The latest reconfiguration of the company came after it was divided into seven major business groups last July.
Other domestic Internet companies, such as Baidu and Tencent, have undergone similar restructuring in recent years to cope with rising competition posed by hungry start-up firms.
There's nothing to suggest that Ma's influence over the company will be diminished, however.
"Alibaba needs to put more focus on innovation, with new e-commerce companies and start-ups emerging in recent years," said independent e-commerce consultant Lu Zhenwang. "Ma can now concentrate on strategies after stepping down as CEO."
China is home to the world's largest Internet population, but even at a penetration rate of 42 percent, the growing number of new users still lags penetration rates as high as 70 percent in developed nations. That leaves wide scope for expansion.
E-commerce transactions account for a mere 5 percent of China's retail trade, and still to be tapped are vast inland regions where online shopping has yet to gain the popularity it enjoys in coastal cities.

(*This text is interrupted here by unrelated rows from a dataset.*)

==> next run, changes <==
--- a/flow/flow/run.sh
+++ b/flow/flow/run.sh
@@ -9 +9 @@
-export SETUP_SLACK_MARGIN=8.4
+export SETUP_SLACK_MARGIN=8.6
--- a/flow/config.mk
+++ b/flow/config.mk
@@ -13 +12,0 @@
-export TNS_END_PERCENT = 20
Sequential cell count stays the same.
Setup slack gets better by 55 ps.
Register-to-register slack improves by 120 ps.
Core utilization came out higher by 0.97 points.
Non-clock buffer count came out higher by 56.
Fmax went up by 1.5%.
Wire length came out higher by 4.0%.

Last May, Alibaba entered into an agreement to buy back 20 percent of its stake from Yahoo Inc for US$7 billion, regaining control of itself while also paving the way for a future initial public offering.
Minority investors
It is also entitled to buy back another 10 percent stake from Yahoo at the same price should the IPO be completed by the end of 2015. Alibaba also took its Hong Kong-listed B2B unit private after paying US$2.5 billion to minority investors.
Such a sprawling enterprise, with a payroll of 24,000 workers, is not without its internal management problems.